Joint Communications and Sensing Employing Optimized MIMO-OFDM Signals

TL;DR

This paper introduces an optimization framework for MIMO-OFDM signals that enhances joint communication and sensing capabilities in IoT systems, leading to improved signal orthogonality and reduced SNR requirements.

Contribution

It proposes a novel symbol optimization method for MIMO-OFDM signals that improves JCAS performance and reduces complexity through new signal structures and projection techniques.

Findings

Optimized waveform reduces SNR requirement by 3-4.5 dB.

Sensing performance is improved without significant BER loss.
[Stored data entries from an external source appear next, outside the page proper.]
What follows belongs to an exercise in optimizing a design on an open flow for small area, a short achievable clock period and few clock cycles per item; a production flow would make more cautious choices. The RTL was checked by simulation tests, not by an equivalence proof against the original design. Power figures rest on the tool's default switching activity, not on a simulated workload.

Setup of v6:
## cache_controller
module cache_controller (
    input clock,
    input reset,
    input read,
    input write,
    input [7:0] address,
    input [7:0] writedata,
    input mem_BUSY,
    input [31:0] mem_readdata,
    output reg [7:0] readdata,
    output reg mem_read, mem_write,
    output reg BUSY,
    output reg [5:0] mem_address,
    output reg [31:0] mem_writedata
);
==> flow/config.mk <==
export PLATFORM = sky130hd
export DESIGN_NAME = cache_controller
export DESIGN_NICKNAME = cache_controller
export VERILOG_FILES = /design/flow/design.v
export SDC_FILE = /design/flow/constraint.sdc
export NUM_CORES = 4
export LEC_CHECK = 0
export CAP_MARGIN = 20
export CORE_MARGIN = 2
export CORE_UTILIZATION = 60
export CTS_BUF_LIST = sky130_fd_sc_hd__clkbuf_8
export CTS_CLUSTER_DIAMETER = 50
export CTS_CLUSTER_SIZE = 15
export PLACE_DENSITY = 0.75
export SETUP_SLACK_MARGIN = 3.72
export SLEW_MARGIN = 20
==> flow/constraint.sdc <==
create_clock -name core_clock -period 6.0 [get_ports {clock}]
set_input_delay 1.2000 -clock core_clock [delete_from_list [all_inputs] [get_ports {clock}]]
set_output_delay 1.2000 -clock core_clock [all_outputs]
set_load 0.01 [all_outputs]
standard.sh (not shown) runs the stock make flow with config.mk's settings and CLKGATE_MAP_FILE= SYNTH_SCRIPT=/design/flow/synth_recipe.tcl, a recipe that flattens the netlist after the stock synthesis.
==> flow/flow/run.sh <==
#!/bin/bash
# Standard layout, with the ports buffered by a small plain buffer instead of
# the delay cell buffer_ports picks by default.
cp standard.sh standard_sh_copy.log
export BUFFER_PORTS_ARGS="-buffer_cell sky130_fd_sc_hd__buf_2"
bash standard.sh > standard.log 2>&1
Testbench counts of v6, summed over its fixed seeds: cycles 16,144, requests 4,800.
--- input diff v6..v7 ---
# v6
export LEC_CHECK = 0
export CAP_MARGIN = 20
export CORE_MARGIN = 2
export CORE_UTILIZATION = 60
export CTS_BUF_LIST = sky130_fd_sc_hd__clkbuf_8
export CTS_CLUSTER_DIAMETER = 50
export CTS_CLUSTER_SIZE = 15
export PLACE_DENSITY = 0.75
export SETUP_SLACK_MARGIN = 3.72
export SLEW_MARGIN = 20
create_clock -name core_clock -period 6.0 [get_ports {clock}]
# v7
export LEC_CHECK = 0
export CAP_MARGIN = 20
export CORE_MARGIN = 2
export CORE_UTILIZATION = 60
export CTS_BUF_LIST = sky130_fd_sc_hd__clkbuf_8
export CTS_CLUSTER_DIAMETER = 50
export CTS_CLUSTER_SIZE = 15
export PLACE_DENSITY = 0.75
export SETUP_SLACK_MARGIN = 3.75
export SLEW_MARGIN = 20
create_clock -name core_clock -period 6.0 [get_ports {clock}]
==> flow/flow/run.sh <==
#!/bin/bash
# Standard layout, with the ports buffered by the smallest plain buffer instead of
# the delay cell buffer_ports picks by default.
cp standard.sh standard_sh_copy.log
export BUFFER_PORTS_ARGS="-buffer_cell sky130_fd_sc_hd__buf_1"
bash standard.sh > standard.log 2>&1
--- outcome ---
As far as area after synthesis goes, v7 and v6 are indistinguishable; the numbers are identical.
Delta (v7 minus v6): final hold slack saw a decrease, total of clock buffers placed in the layout went down 4.
Compared with v6, in v7 amount of wire on met3 after detailed routing rose by about 3%, cell area after placement shows a reduction of about 0.8%.
Looking at part of the power in combinational logic, v7 sits 0.2 points above v6.
On global-route wire length before repair, the lower figure sits with v6, not v7.
From v7 to v6, maximum clock path buffer count did not move at all.
Compared with v6, v7 shows a lower part of the cycle the worst path needs.
Against v6, v7 comes in 17 ps higher on minimum setup slack in the final design.

========
Setup of run A:
Starting RTL as in the previous note.
## cache_controller
module cache_controller (
    input clock,
    input reset,
    input read,
    input write,
    input [7:0] address,
    input [7:0] writedata,
    input mem_BUSY,
    input [31:0] mem_readdata,
    output reg [7:0] readdata,
    output reg mem_read, mem_write,
    output reg BUSY,
    output reg [5:0] mem_address,
    output reg [31:0] mem_writedata
);
clock: 6.0 ns
lec_check: 0
cap_margin: 40
core_margin: 2
core_utilization: 60
cts_buf_list: sky130_fd_sc_hd__clkbuf_8
cts_cluster_diameter: 50
cts_cluster_size: 15
place_density: 0.75
setup_slack_margin: 3.65
slew_margin: 60
==> flow/flow/run.sh <==
#!/bin/bash
# Standard layout, with the ports buffered by the smallest plain buffer instead of
# the delay cell buffer_ports picks by default.
cp standard.sh standard_sh_copy.log
export BUFFER_PORTS_ARGS="-buffer_cell sky130_fd_sc_hd__buf_1"
bash standard.sh > standard.log 2>&1
Testbench counts of run A, summed over its fixed seeds: cycles 16,144, requests 4,800.
The inputs of run B differ from those of run A as listed below.
Settings: CORE_UTILIZATION now 70, was 60; CAP_MARGIN now 20, was 40; PLACE_DENSITY now 0.85, was 0.75; SLEW_MARGIN now 20, was 60.
==> flow/flow/run.sh <==
#!/bin/bash
# Standard layout, with the ports buffered by a small plain buffer instead of
# the delay cell buffer_ports picks by default.
cp standard.sh standard_sh_copy.log
export BUFFER_PORTS_ARGS="-buffer_cell sky130_fd_sc_hd__buf_2"
bash standard.sh > standard.log 2>&1
Notes after the runs:
The cell with the largest stage delay on the worst path comes out dfxtp_1 in one run and mux4_2 in the other, namely in run A and run B respectively.
Run B: die boundary height is about 7% lower than what run A reported.
Compared with run A, run B shows static leakage that has gone up by a few percent.
The run showing the greater routed wire length is run A.
Relative slew slack delta for run B relative to run A: 31 points lower
Delta(area added between synthesis and finish, run B - run A) < 0
The final reports for run B and run A show sequential cell fraction of total power higher in the former.
The core of run B is more densely filled than that of run A.
Changes observed in run B relative to run A: distinct cell type count of the synthesized netlist closely matched the old numbers, post-detailed-route via-to-cell ratio increased by about 4% relative to the old numbers, final area decreased by about 2% relative to the old numbers.
--- input diff run B..run C ---
Settings: GPL_ROUTABILITY_DRIVEN: unset -> 0; CORE_UTILIZATION: 70 -> 60; PLACE_DENSITY: 0.85 -> 0.75.
==> flow/flow/run.sh <==
#!/bin/bash
# Standard layout, with the ports buffered by the smallest plain buffer instead of
# the delay cell buffer_ports picks by default.
cp standard.sh standard_sh_copy.log
export BUFFER_PORTS_ARGS="-buffer_cell sky130_fd_sc_hd__buf_1"
bash standard.sh > standard.log 2>&1
[summary]
- The non-clock buffer instance count of the final layout of run C exceeds that of run B by 1.
- | clock group share of total power | lower: run B |
- Per the comparison of run C with run B, xor/xnor share of the synthesized area neither gained nor lost much, share of the core filled with cells saw a decrease.
- Looking at slack of the critical path across both flows, run C is the stronger of the two, with run B trailing.
- Cmp run B and run C / detailed-route wire length / lower: run B
- Run C vs run B: design area up
- Final hold slack essentially unchanged between run C and run B.
#### Input delta (run D over run C)
Settings: changing SETUP_SLACK_MARGIN from 3.65 to 3.8; removing GPL_ROUTABILITY_DRIVEN (formerly 0).
==> flow/flow/run.sh <==
#!/bin/bash
# Standard layout, with the ports buffered by a small plain buffer instead of
# the delay cell buffer_ports picks by default.
cp standard.sh standard_sh_copy.log
export BUFFER_PORTS_ARGS="-buffer_cell sky130_fd_sc_hd__buf_2"
bash standard.sh > standard.log 2>&1
==> run summary <==
Comparing proportion of power drawn by combinational gates for run C and run D, the bigger number came from run D.
Run C leaves less setup margin than run D.
Multi-input gate share of the layout cell area was lower in run D than in run C.
Changes in run E relative to run D:
Settings: SETUP_SLACK_MARGIN changed from 3.8 to 3.65.
==> flow/flow/run.sh <==
#!/bin/bash
# Standard layout, with the ports buffered by the smallest plain buffer instead of
# the delay cell buffer_ports picks by default.
cp standard.sh standard_sh_copy.log
export BUFFER_PORTS_ARGS="-buffer_cell sky130_fd_sc_hd__buf_1"
bash standard.sh > standard.log 2>&1
## What came out
Run E ran to completion and came out clean on the timing, DRC and antenna checks. Comparing run D and run E, the lower clock share of power is on run D. On fraction of standard cell area that is sequential, the higher figure sits with run E, not run D. Final worst slack is higher on run D. STATUS design area: run E wins against run D. Min pin slew with the least headroom to its limit across run D and run E: run D. [run E] switching power total fell 0.000062 W relative to run D. Run E ends up with a utilization of the core after routing that is 3.2 points lower than in run D. Power shrinks slightly when moving from run D to run E. When the final numbers for run D and run E were put side by side, the total of plain and repair buffers excluding clock buffers turned out to be greater in run D. Going from run D to run E, final-layout fill cell count climbed about 9%; via count down about 1.1%.

========
The RTL this note starts from:
==> flow/design.v <==
`timescale 1ns/100ps
module cache_controller (
    input clock,
    input reset,
    input read,
    input write,
    input [7:0] address,
    input [7:0] writedata,
    input mem_BUSY,
    input [31:0] mem_readdata,
    output reg [7:0] readdata,
    output reg mem_read, mem_write,
    output reg BUSY,
    output reg [5:0] mem_address,
    output reg [31:0] mem_writedata
);
    reg        cache_VALID [7:0];
    reg        cache_DIRTY [7:0];
    reg [2:0]  cache_TAG   [7:0];
    reg [31:0] cache_DATA  [7:0];
    integer i;
    wire [2:0] idx = address[4:2];
    wire       req = read | write;
    wire [3:0] byte_oh = 4'd1 << address[1:0];
    wire [8*5-1:0] ctl_lines;
    wire [8*8-1:0] data_lines [0:3];
    genvar g, h;
    generate
        for (g = 0; g < 8; g = g + 1) begin : g_line
            assign ctl_lines[5*g +: 5] = {cache_VALID[g], cache_DIRTY[g], cache_TAG[g]};
            for (h = 0; h < 4; h = h + 1) begin : g_lane
                assign data_lines[h][8*g +: 8] = cache_DATA[g][8*h +: 8];
            end
        end
    endgenerate
    wire        VALID, DIRTY;
    wire [2:0]  TAG;
    wire [31:0] DATA;
    cache_lsel #(.W(5)) u_ctl (.idx(idx), .in(ctl_lines), .out({VALID, DIRTY, TAG}));
    generate
        for (h = 0; h < 4; h = h + 1) begin : g_lsel
            cache_lsel #(.W(8)) u_lane (.idx(idx), .in(data_lines[h]), .out(DATA[8*h +: 8]));
        end
    endgenerate
    wire        HIT   = VALID && (TAG == address[7:5]);
    reg st_rd, st_wb, done;
    wire idle = !(st_rd | st_wb | done);
    reg  [2:0] lidx;
    reg  [1:0] bsel;
    reg        wbyte;
    wire [7:0] rbyte;
    cache_sel #(.N(8), .W(8)) u_rbyte (.sel({byte_oh & {4{st_rd}}, byte_oh & {4{!st_rd}}}),
                                       .in({mem_readdata, DATA}), .out(rbyte));
    wire miss_clean = idle && req && !HIT && !DIRTY;
    wire miss_dirty = idle && req && !HIT && DIRTY;
    wire rd_next = miss_clean | (st_wb & !mem_BUSY) | (st_rd & mem_BUSY);
    wire wb_next = miss_dirty | (st_wb & mem_BUSY);
    always @(posedge clock or posedge reset) begin
        if (reset) begin
            st_rd <= 1'b0;
            st_wb <= 1'b0;
            done  <= 1'b0;
        end else begin
            st_rd <= rd_next;
            st_wb <= wb_next;
            done  <= (idle & req & HIT) | (st_rd & !mem_BUSY);
        end
    end
    always @(posedge clock) begin
        mem_read  <= !reset & rd_next;
        mem_write <= !reset & wb_next;
    end
    always @(posedge clock) begin
        BUSY <= st_rd ? mem_BUSY : !(idle & HIT);
        readdata <= rbyte;
        mem_writedata <= DATA;
        lidx <= idx;
        bsel <= address[1:0];
        wbyte <= write & ((idle & req & HIT) | (st_rd & !mem_BUSY));
        mem_address[2:0] <= idx;
        mem_address[5:3] <= ((idle & DIRTY) | (st_wb & mem_BUSY)) ? TAG : address[7:5];
    end
    always @(posedge clock) begin
        if (reset) begin
            for (i = 0; i < 8; i = i + 1) begin
                cache_VALID[i] <= 1'b0;
                cache_DIRTY[i] <= 1'b0;
            end
        end else if (st_rd) begin
            cache_VALID[lidx] <= 1'b1;
            cache_DIRTY[lidx] <= 1'b0;
            cache_TAG[lidx]   <= address[7:5];
        end else if (wbyte) begin
            cache_DIRTY[lidx] <= 1'b1;
        end
    end
    always @(posedge clock) begin
        if (st_rd) begin
            cache_DATA[lidx] <= mem_readdata;
        end else if (wbyte) begin
            case (bsel)
                2'd0: cache_DATA[lidx][7:0]   <= writedata;
                2'd1: cache_DATA[lidx][15:8]  <= writedata;
                2'd2: cache_DATA[lidx][23:16] <= writedata;
                default: cache_DATA[lidx][31:24] <= writedata;
            endcase
        end
    end
endmodule
module cache_sel #(parameter N = 8, parameter W = 32) (
    input  [N-1:0]   sel,
    input  [N*W-1:0] in,
    output reg [W-1:0] out
);
    integer k;
    always @(*) begin
        out = {W{1'b0}};
        for (k = 0; k < N; k = k + 1)
            out = out | ({W{sel[k]}} & in[W*k +: W]);
    end
endmodule
module cache_lsel #(parameter W = 8) (
    input  [2:0]     idx,
    input  [8*W-1:0] in,
    output [W-1:0]   out
);
    wire [7:0] oh = 8'd1 << idx;
    cache_sel #(.N(8), .W(W)) u_sel (.sel(oh), .in(in), .out(out));
endmodule
==> flow/config.mk <==
export PLATFORM = sky130hd
export DESIGN_NAME = cache_controller
export DESIGN_NICKNAME = cache_controller
export VERILOG_FILES = /design/flow/design.v
export SDC_FILE = /design/flow/constraint.sdc
export NUM_CORES = 4
export LEC_CHECK = 0
export CAP_MARGIN = 20
export CORE_MARGIN = 2
export CORE_UTILIZATION = 70
export CTS_BUF_LIST = sky130_fd_sc_hd__clkbuf_8
export CTS_CLUSTER_DIAMETER = 50
export CTS_CLUSTER_SIZE = 15
export PLACE_DENSITY = 0.85
export SETUP_SLACK_MARGIN = 3.65
export SLEW_MARGIN = 20
export SYNTH_HIERARCHICAL = 1
export SYNTH_MINIMUM_KEEP_SIZE = 0
==> flow/constraint.sdc <==
create_clock -name core_clock -period 6.0 [get_ports {clock}]
set_input_delay 1.2000 -clock core_clock [delete_from_list [all_inputs] [get_ports {clock}]]
set_output_delay 1.2000 -clock core_clock [all_outputs]
set_load 0.01 [all_outputs]
==> flow/flow/run.sh <==
#!/bin/bash
# Standard layout, with the ports buffered by the smallest plain buffer instead of
# the delay cell buffer_ports picks by default.
cp standard.sh standard_sh_copy.log
export BUFFER_PORTS_ARGS="-buffer_cell sky130_fd_sc_hd__buf_1"
bash standard.sh > standard.log 2>&1
Testbench counts at the start, summed over its fixed seeds: cycles 16,144, requests 4,800.
Then changed:
CAP_MARGIN = 40   (was 20)
CORE_UTILIZATION = 60   (was 70)
PLACE_DENSITY = 0.75   (was 0.85)
SLEW_MARGIN = 60   (was 20)
After rerunning: The changed run finished with timing, DRC and antenna clean. Wire length is lower by 3.0%. Via count is lower by about 3.4%. Utilization is lower by 9.7 points. Non-clock buffer count is higher by 17. Worst setup slack gains 140 ps. Power is higher by 3.3%. Final cell count is higher by 5.3%. Critical path depth stays the same. Design area is higher by about 2.4%. Global-route usage is lower by 4.6 points. Maximum frequency is higher by 5.9%.
Then changed:
==> flow/flow/run.sh (replaced) <==
#!/bin/bash
# Standard layout, with the ports buffered by a small plain buffer instead of
# the delay cell buffer_ports picks by default.
cp standard.sh standard_sh_copy.log
export BUFFER_PORTS_ARGS="-buffer_cell sky130_fd_sc_hd__buf_2"
bash standard.sh > standard.log 2>&1
CAP_MARGIN = 20   (was 40)
SETUP_SLACK_MARGIN = 3.7   (was 3.65)
SLEW_MARGIN = 20   (was 60)
The changed run went through all stages and came out clean.
Clock-buffer cell count increases by 2.
Sequential share of layout area increases by 1.4 points.
Worst hold slack barely changes.
Setup slack gets better by 67 ps.
Non-clock buffer count decreases by 33.
Clock skew increases by 5.9 ps.
Synthesized cell count stays the same.
First-iteration DRC count decreases by roughly a tenth.
Utilization decreases by 1.3 points.
Via count decreases by a few percent.
Then changed:
CORE_UTILIZATION = 50   (was 60)
PLACE_DENSITY = 0.7   (was 0.75)
SETUP_SLACK_MARGIN = 3.65   (was 3.7)
Critical path depth is unchanged.
Synthesized area stays the same.
Worst setup slack loses 50 ps.
Design area falls by 1.2%.
Wire length is about the same.
Sequential cell count stays the same.

[what the ideal ports hide]
No port has a modelled driver above. Below, the same layouts with a new extraction and two added sets of constraints.
Step 1: set_driving_cell puts a clkbuf_16 on clock and a buf_2 on each other input, an assumption about the parent block.
Step 2, shift: input delay + t, output delay - t, t = (earliest + latest rising clock arrival at the registers) / 2. This alone moves slack from input paths to output paths.
Three values: ideal ports, drivers, drivers and shift; two values: the first two.
| run | t (ns) | setup WS [ns] | worst setup path after step 2 | slew at the worst register clock pin (ns) | worst data-port slew with drivers (ns) |
|---|---|---|---|---|---|
| v6 | 0.633 | 3.692 / 3.434 / 2.802 | input to register | 0.10 / 0.10 | 0.35 |
| v7 | 0.629 | 3.709 / 3.473 / 2.844 | input to register | 0.11 / 0.11 | 0.27 |
| run A | 0.634 | 3.684 / 3.482 / 2.848 | input to register | 0.09 / 0.09 | 0.25 |
| run B | 0.625 | 3.647 / 3.450 / 2.825 | input to register | 0.10 / 0.10 | 0.27 |
| run C | 0.629 | 3.670 / 3.513 / 2.884 | input to register | 0.10 / 0.10 | 0.23 |
| run D | 0.631 | 3.704 / 3.384 / 2.753 | input to register | 0.10 / 0.10 | 0.47 |
| run E | 0.629 | 3.670 / 3.513 / 2.884 | input to register | 0.10 / 0.10 | 0.23 |
| the first run of note 3 | 0.621 | 3.482 / 3.403 / 2.783 | input to register | 0.11 / 0.11 | 0.19 |
| the second run of note 3 | 0.645 | 3.623 / 3.623 / 2.988 | input to register | 0.10 / 0.10 | 0.07 |
| the third run of note 3 | 0.639 | 3.690 / 3.623 / 2.984 | input to register | 0.10 / 0.10 | 0.24 |
| the fourth run of note 3 | 0.633 | 3.640 / 3.534 / 2.901 | input to register | 0.10 / 0.10 | 0.20 |
After both steps setup and hold are still met in every run listed. The setup slack of run D, which loses most, moves by -0.320 ns with the drivers and by -0.951 ns with both steps.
New algorithms and structures lower computational complexity.

Abstract

Joint communication and sensing (JCAS) has the potential to improve the overall energy, cost and frequency efficiency of IoT systems. As a first effort, we propose to optimize the MIMO-OFDM data symbols carried by sub-carriers for better time- and spatial-domain signal orthogonality. This not only boosts the availability of usable signals for JCAS, but also significantly facilitates Internet-of-Things (IoT) devices to perform high-quality sensing. We establish an optimization problem that modifies data symbols on sub-carriers to enhance the above-mentioned signal orthogonality. We also develop an efficient algorithm to solve the problem based on the majorization-minimization framework. Moreover, we discover unique signal structures and features from the newly modeled problem, which substantially reduce the complexity of majorizing the objective function. We also develop new projectors to enforce the feasibility of the obtained solution. Simulations show that, compared with the original communication waveform to achieve the same sensing performance, the optimized waveform can reduce the signal-to-noise ratio (SNR) requirement by 3~4.5 dB, while the SNR loss for the uncoded bit error rate is only 1~1.5 dB.